[Collected data entries]
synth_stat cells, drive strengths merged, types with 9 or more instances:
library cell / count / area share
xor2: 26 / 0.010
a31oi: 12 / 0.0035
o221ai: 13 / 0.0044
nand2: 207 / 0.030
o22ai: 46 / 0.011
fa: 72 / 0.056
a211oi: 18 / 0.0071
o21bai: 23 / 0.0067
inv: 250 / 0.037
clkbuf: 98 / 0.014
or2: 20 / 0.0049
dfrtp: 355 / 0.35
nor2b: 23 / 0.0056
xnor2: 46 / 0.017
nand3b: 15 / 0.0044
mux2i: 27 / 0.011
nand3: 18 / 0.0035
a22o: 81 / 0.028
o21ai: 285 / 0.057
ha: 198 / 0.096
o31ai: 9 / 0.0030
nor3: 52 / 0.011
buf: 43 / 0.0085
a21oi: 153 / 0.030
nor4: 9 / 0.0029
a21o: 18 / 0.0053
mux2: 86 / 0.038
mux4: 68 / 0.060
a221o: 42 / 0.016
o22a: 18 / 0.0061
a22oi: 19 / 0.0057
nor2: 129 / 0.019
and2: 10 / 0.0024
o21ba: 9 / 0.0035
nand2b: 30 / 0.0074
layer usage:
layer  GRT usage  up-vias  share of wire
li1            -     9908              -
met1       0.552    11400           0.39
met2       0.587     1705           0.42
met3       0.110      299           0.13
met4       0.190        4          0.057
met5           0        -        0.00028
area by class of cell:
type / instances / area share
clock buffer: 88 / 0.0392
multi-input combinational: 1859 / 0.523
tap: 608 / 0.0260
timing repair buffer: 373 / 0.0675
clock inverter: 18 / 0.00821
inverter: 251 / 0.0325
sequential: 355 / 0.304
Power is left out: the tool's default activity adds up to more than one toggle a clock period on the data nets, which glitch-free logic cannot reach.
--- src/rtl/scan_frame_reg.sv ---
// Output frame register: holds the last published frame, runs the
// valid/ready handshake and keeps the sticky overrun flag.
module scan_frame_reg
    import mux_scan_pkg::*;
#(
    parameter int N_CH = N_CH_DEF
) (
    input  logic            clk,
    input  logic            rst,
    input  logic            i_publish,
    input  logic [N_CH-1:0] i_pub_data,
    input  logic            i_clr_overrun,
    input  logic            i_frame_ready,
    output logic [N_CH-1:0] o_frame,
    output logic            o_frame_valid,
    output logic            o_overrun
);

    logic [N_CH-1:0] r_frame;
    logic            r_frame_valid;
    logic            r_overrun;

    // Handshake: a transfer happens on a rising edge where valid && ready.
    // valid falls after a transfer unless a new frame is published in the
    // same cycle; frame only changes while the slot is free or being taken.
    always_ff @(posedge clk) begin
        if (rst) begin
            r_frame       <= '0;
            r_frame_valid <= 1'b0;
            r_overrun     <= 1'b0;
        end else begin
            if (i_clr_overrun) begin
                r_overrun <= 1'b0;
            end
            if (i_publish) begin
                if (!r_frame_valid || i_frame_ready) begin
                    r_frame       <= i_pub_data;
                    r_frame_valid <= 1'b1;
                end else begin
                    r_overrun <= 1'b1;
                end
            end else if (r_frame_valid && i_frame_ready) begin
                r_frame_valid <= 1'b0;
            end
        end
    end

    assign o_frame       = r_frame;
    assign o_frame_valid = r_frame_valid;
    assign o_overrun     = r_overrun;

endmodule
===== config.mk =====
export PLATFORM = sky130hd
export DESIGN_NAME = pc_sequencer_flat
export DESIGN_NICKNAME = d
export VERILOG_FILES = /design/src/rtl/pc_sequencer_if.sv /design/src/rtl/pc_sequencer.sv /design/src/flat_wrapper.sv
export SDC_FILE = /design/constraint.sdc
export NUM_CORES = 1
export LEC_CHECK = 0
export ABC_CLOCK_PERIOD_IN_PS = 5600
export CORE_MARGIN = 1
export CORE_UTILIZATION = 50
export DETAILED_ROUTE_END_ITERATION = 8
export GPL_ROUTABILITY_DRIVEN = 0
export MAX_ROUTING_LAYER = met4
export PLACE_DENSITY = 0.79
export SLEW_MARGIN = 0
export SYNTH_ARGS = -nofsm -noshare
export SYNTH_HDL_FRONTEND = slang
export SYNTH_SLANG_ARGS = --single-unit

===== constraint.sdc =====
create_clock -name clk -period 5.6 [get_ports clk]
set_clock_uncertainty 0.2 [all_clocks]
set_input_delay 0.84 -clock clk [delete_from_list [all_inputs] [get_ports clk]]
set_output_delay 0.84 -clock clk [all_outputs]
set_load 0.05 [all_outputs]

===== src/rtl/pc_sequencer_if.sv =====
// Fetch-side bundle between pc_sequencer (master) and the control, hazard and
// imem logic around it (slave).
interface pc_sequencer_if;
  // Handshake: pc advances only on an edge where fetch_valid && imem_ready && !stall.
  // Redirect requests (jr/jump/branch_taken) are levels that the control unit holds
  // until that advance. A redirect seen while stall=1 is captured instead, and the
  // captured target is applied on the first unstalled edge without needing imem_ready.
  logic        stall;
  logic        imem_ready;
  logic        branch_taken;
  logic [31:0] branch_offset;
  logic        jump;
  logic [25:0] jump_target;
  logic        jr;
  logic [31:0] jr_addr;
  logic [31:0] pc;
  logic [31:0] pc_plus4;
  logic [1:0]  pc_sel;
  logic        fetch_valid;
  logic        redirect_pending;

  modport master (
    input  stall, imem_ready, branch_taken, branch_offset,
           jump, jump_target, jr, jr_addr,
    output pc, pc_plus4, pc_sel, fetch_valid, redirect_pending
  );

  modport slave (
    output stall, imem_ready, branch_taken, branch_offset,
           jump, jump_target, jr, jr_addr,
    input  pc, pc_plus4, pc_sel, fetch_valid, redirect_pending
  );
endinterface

About this exercise —
Please copy every line of the data that carries the string "instances".

Finished task —
synth_stat cells, drive strengths merged, types with 9 or more instances:
type / instances / area share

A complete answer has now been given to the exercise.